Ceirano Fabbrica Automobili, or Ceirano Giovanni Fabbrica Automobili or Giovanni Ceirano Fabbrica Automobili was an Italian automobile manufacturer from Turin, founded in 1919 by Giovanni Ceirano and his son Giovanni "Ernesto" Ceirano.

The company was active from 1919 until 25 August 1923 when Giovanni amalgamated it with 'Società Ceirano Automobili Torino (S.C.A.T.), which he had founded in 1906 and left in 1917, to form SCAT-Ceirano.

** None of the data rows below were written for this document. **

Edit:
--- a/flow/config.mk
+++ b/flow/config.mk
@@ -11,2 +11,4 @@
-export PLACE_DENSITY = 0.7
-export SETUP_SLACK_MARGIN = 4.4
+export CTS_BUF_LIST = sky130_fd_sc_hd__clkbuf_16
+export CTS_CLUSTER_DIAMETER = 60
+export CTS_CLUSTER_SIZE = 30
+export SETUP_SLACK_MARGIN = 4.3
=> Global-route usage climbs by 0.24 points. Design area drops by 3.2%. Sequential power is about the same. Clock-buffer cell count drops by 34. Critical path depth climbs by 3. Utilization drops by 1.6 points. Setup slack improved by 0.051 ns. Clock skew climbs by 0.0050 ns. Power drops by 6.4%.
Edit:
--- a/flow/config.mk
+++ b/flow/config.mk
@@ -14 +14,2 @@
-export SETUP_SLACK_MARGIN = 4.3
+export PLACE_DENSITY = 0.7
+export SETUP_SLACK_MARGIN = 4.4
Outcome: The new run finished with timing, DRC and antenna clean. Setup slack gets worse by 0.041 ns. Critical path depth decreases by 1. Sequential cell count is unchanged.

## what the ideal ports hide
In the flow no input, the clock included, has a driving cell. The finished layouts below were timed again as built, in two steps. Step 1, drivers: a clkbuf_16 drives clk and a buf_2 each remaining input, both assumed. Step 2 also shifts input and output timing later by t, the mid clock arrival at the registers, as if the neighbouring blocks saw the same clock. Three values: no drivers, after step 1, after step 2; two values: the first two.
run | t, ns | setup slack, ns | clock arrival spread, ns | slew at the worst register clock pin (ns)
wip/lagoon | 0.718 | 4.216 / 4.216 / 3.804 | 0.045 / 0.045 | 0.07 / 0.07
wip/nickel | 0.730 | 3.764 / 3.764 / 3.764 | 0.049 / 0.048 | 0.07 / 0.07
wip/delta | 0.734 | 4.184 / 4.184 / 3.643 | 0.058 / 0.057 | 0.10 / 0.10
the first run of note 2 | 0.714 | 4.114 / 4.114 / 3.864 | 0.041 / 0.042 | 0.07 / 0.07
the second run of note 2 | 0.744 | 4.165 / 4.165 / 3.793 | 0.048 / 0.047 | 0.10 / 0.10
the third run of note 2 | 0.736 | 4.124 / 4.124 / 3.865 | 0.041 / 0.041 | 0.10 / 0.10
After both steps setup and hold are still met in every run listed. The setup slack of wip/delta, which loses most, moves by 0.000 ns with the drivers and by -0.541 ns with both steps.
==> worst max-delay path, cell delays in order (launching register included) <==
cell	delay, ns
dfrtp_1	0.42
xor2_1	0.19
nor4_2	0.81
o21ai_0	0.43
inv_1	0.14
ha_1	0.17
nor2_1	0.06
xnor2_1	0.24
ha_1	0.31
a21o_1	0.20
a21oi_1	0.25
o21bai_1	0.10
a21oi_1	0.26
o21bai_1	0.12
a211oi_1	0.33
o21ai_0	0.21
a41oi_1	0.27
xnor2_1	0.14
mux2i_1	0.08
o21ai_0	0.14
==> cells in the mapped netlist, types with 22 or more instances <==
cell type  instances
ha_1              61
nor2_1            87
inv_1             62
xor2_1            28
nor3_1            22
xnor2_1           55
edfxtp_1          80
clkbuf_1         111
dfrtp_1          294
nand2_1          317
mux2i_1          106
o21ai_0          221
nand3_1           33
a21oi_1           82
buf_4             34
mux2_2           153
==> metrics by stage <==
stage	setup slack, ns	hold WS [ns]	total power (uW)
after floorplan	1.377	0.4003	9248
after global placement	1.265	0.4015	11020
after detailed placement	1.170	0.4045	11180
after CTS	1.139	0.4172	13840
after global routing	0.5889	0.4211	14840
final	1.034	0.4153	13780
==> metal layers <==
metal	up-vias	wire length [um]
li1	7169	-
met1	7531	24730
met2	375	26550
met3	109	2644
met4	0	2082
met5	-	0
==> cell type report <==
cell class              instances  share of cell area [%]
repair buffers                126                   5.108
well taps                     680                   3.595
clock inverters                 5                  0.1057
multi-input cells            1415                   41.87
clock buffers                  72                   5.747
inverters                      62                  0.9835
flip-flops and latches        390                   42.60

==Ceirano family background==

The Ceirano brothers, Giovanni Battista, Giovanni, Ernesto and Matteo, were influential in the founding of the Italian auto industry, being variously responsible for : Ceirano; Welleyes (the technical basis of F.I.A.T.); Fratelli Ceirano; S.T.A.R. / Rapid (Società Torinese Automobili Rapid); SCAT (Società Ceirano Automobili Torino); Itala and S.P.A. (Società Piemontese Automobili). Giovanni's son Giovanni "Ernesto" was also influential, co-founding Ceirano Fabbrica Automobili ( Giovanni Ceirano Fabbrica Automobili) and Fabrica Anonima Torinese Automobili (FATA).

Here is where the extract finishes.